For compliance-sensitive workloads requiring ZDR (Zero Data Retention), the API supports **encrypted reasoning items** via `reasoning.encrypted_content`. When enabled with `store=False`, reasoning tokens are never persisted by OpenAI and travel only in memory during the round-trip:

```python
resp = client.responses.create(
    model="o3",
    input=[{"role": "user", "content": "Weather in Paris?"}],
    tools=tools,
    store=False,                         # Enforced for ZDR compliance

    include=["reasoning.encrypted_content"]
)

print(resp.output[0].encrypted_content)  # Encrypted chain-of-thought

# Re-use the encrypted content in the next call

resp2 = client.responses.create(
    model="o3",
    input=resp.output,                 # Forward full output with encrypted reasoning

    tools=tools,
    store=False,
    include=["reasoning.encrypted_content"]
)

```

As detailed in the cookbook's safeguard guides and demonstrated in lines 126-136 of `reasoning_items.ipynb`, encrypted reasoning items enable sensitive use-cases while maintaining the performance benefits of cached reasoning across conversation turns.

## Summary

- The Responses API returns reasoning items separately from message content in the `output` array, accessible via IDs or encrypted payloads
- **Stateful persistence** via `previous_response_id` automatically maintains reasoning context, while manual input threading is required for function-calling workflows
- **Function calling** requires appending outputs to the original `output` array (including the reasoning item) to preserve the model's chain-of-thought
- **Encrypted reasoning items** with `store=False` enable ZDR compliance while still allowing reasoning reuse across turns
- Implementation examples are available in `examples/responses_api/reasoning_items.ipynb` within the openai/openai-cookbook repository

## Frequently Asked Questions

### What is the difference between reasoning items and message items?

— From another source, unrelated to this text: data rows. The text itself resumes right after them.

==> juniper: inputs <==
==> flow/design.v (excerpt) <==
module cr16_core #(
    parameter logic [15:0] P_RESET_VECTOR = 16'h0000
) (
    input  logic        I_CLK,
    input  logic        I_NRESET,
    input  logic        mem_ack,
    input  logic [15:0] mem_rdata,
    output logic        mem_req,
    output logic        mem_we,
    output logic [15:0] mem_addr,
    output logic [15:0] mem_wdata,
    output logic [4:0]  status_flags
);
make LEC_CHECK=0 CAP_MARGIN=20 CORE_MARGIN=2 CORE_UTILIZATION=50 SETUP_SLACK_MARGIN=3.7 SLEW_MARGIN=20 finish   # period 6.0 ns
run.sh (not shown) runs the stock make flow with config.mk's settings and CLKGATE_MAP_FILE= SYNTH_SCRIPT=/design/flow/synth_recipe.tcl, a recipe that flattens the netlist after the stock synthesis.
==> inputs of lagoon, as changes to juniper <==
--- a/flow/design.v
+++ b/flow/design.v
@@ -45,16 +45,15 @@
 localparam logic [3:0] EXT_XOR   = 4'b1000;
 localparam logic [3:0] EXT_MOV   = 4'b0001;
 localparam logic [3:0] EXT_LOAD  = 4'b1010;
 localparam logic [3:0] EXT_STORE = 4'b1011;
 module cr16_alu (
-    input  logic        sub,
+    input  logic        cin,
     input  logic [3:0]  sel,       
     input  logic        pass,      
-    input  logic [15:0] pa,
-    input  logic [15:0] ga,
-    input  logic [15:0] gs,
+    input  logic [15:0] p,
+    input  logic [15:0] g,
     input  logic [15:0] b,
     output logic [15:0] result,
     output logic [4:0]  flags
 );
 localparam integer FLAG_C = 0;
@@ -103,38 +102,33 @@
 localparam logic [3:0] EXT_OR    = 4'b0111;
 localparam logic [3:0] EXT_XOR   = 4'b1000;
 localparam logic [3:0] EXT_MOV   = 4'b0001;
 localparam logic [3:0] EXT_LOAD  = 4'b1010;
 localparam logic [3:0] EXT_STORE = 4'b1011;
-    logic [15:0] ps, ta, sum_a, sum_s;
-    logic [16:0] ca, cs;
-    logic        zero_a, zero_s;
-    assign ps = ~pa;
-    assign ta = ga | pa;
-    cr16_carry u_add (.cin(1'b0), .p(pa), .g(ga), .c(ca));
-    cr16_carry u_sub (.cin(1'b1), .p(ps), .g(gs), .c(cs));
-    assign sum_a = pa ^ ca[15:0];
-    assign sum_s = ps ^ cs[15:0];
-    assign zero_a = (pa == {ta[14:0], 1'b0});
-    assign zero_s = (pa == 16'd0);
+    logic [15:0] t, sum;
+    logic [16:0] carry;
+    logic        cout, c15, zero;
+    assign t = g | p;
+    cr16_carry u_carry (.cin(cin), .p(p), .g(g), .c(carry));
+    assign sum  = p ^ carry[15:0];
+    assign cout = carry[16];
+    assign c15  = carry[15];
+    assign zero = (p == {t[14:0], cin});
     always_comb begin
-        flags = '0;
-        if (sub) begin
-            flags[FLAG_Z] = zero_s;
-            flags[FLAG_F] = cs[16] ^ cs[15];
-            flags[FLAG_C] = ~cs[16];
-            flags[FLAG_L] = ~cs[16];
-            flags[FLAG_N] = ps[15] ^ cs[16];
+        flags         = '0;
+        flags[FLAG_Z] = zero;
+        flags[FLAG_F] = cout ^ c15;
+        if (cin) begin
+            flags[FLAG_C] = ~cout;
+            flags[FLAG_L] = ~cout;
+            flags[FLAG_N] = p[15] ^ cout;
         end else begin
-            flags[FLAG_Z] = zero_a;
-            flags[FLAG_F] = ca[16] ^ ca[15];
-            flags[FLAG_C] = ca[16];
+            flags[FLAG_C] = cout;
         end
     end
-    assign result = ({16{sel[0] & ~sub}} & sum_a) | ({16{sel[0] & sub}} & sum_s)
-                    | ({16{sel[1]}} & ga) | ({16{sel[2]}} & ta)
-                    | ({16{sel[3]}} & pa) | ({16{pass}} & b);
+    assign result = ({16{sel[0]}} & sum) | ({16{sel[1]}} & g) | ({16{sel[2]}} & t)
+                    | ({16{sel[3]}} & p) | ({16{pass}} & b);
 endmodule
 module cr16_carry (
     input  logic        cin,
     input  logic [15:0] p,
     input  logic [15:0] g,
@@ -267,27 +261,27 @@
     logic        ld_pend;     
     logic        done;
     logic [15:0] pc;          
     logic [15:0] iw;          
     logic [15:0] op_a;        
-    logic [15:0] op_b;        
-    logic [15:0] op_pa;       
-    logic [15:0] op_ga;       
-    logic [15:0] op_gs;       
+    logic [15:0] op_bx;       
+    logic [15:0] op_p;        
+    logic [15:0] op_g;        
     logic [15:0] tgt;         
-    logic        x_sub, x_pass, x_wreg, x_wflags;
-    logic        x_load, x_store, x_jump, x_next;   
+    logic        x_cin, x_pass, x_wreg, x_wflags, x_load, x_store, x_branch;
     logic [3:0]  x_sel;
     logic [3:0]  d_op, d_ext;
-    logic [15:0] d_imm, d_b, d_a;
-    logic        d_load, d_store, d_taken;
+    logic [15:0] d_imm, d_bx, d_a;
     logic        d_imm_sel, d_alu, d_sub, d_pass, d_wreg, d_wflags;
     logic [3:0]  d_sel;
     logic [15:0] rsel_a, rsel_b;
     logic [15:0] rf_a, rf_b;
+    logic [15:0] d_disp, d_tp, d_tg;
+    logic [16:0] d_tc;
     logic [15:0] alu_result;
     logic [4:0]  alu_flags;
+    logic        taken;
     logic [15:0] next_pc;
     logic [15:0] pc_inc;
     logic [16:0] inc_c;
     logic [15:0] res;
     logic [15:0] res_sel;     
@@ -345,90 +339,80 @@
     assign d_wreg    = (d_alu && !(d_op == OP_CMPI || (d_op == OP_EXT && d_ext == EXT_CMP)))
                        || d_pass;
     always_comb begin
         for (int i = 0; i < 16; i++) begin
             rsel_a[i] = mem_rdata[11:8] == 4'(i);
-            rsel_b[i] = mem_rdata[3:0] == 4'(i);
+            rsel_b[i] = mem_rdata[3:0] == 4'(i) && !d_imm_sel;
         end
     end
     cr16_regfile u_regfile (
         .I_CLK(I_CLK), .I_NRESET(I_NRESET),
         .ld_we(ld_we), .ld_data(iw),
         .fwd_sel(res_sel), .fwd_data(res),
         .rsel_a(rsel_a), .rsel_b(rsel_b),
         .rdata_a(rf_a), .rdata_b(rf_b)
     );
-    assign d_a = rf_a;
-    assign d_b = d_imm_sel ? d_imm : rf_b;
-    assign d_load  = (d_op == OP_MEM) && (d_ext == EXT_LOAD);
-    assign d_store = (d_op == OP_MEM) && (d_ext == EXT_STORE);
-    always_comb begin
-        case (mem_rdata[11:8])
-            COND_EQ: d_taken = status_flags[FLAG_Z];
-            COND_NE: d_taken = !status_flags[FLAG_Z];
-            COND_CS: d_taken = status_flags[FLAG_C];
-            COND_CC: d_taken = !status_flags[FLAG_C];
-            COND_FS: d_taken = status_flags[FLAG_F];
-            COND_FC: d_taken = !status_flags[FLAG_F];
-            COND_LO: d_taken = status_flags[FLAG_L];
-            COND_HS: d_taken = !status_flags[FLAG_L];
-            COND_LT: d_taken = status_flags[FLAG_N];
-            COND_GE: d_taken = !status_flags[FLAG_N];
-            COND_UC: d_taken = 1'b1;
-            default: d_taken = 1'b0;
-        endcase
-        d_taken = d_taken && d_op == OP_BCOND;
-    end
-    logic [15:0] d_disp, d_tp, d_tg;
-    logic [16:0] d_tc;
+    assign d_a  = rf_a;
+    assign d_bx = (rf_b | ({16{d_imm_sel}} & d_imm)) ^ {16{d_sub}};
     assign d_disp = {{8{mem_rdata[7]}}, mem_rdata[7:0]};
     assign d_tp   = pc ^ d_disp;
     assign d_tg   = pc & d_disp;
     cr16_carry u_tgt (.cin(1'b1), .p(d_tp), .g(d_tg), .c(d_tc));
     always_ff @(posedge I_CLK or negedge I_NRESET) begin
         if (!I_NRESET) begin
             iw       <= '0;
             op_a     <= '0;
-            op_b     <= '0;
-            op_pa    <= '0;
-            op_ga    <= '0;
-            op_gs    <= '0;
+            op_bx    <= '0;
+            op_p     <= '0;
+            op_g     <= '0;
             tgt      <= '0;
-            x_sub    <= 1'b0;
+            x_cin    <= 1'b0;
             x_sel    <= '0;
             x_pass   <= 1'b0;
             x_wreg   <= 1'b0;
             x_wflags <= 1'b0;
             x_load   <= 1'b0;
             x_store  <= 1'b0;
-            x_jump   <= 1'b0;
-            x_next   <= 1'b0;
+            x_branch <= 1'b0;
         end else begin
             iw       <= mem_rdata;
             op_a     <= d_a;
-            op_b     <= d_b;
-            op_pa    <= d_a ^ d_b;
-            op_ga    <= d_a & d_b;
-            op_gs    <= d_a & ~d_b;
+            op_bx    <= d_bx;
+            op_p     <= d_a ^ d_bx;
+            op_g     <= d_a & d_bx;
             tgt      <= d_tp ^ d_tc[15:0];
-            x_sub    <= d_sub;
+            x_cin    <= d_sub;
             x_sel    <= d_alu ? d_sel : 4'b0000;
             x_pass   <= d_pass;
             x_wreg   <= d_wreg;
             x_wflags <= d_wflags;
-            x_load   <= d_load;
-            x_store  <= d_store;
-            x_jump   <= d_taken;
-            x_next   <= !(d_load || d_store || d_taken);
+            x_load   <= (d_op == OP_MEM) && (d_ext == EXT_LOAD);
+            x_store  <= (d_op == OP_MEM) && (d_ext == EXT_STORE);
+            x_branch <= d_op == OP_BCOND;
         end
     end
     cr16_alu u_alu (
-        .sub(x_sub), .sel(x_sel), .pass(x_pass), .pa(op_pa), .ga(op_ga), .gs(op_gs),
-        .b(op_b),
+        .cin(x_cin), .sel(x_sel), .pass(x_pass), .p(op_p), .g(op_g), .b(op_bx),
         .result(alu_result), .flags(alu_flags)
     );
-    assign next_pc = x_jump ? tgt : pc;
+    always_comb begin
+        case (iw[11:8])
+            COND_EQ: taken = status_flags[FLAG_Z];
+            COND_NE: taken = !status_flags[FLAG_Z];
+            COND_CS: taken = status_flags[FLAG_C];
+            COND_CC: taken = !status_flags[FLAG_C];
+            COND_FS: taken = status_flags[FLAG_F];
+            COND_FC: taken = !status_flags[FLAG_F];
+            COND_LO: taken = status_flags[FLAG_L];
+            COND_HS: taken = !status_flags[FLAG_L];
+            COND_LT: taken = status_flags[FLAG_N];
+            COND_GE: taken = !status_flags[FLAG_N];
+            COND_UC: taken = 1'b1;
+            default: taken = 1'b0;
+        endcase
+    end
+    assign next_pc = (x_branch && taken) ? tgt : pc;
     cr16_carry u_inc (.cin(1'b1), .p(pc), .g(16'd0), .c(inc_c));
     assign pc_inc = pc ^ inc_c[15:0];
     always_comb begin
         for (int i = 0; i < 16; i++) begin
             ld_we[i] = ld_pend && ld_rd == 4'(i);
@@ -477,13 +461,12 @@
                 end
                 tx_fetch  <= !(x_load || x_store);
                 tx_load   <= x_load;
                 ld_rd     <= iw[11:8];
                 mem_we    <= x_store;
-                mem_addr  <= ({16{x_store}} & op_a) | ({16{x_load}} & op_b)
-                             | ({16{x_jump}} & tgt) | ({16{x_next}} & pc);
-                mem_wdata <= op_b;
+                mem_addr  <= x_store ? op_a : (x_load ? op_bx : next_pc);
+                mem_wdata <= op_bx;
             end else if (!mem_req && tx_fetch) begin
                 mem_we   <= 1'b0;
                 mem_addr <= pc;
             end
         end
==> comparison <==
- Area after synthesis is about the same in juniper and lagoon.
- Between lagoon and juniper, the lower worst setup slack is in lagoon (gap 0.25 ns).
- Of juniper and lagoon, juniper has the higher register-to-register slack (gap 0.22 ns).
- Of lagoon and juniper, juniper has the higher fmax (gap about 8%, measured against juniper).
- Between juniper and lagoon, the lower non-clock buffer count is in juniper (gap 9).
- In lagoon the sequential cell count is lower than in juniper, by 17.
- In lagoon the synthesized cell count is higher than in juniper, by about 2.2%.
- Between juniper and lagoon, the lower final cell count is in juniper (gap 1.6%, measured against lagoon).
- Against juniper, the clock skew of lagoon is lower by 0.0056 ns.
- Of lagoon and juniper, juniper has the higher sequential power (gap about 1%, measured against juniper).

**Reasoning items** contain the model's internal chain-of-thought tokens, exposed only via an ID or encrypted content for privacy and efficiency. **Message items** contain the user-facing `output_text` that answers the query. The Responses API returns these as separate elements in the `output` array to enable granular control over context management.

### How do I maintain context across multiple turns?

You can maintain context by either setting `previous_response_id` to the prior response's ID (automatic persistence) or explicitly including the full `output` array (including reasoning items) in the next request's `input` parameter. The latter is required when you need to insert function results or modify the conversation flow between turns.

### When should I use encrypted reasoning items?

Use encrypted reasoning items when processing **compliance-sensitive data** that requires Zero Data Retention (ZDR). Set `store=False` and request `reasoning.encrypted_content` in the `include` parameter. This ensures OpenAI never stores the reasoning tokens, which remain encrypted throughout the round-trip and reside only in your application's memory.

### Does using reasoning items reduce API costs?

**Yes.** By persisting reasoning items across turns using their IDs or encrypted content, you avoid paying for the regeneration of the same chain-of-thought tokens. The API caches these reasoning computations, reducing both token costs and latency in multi-turn conversations.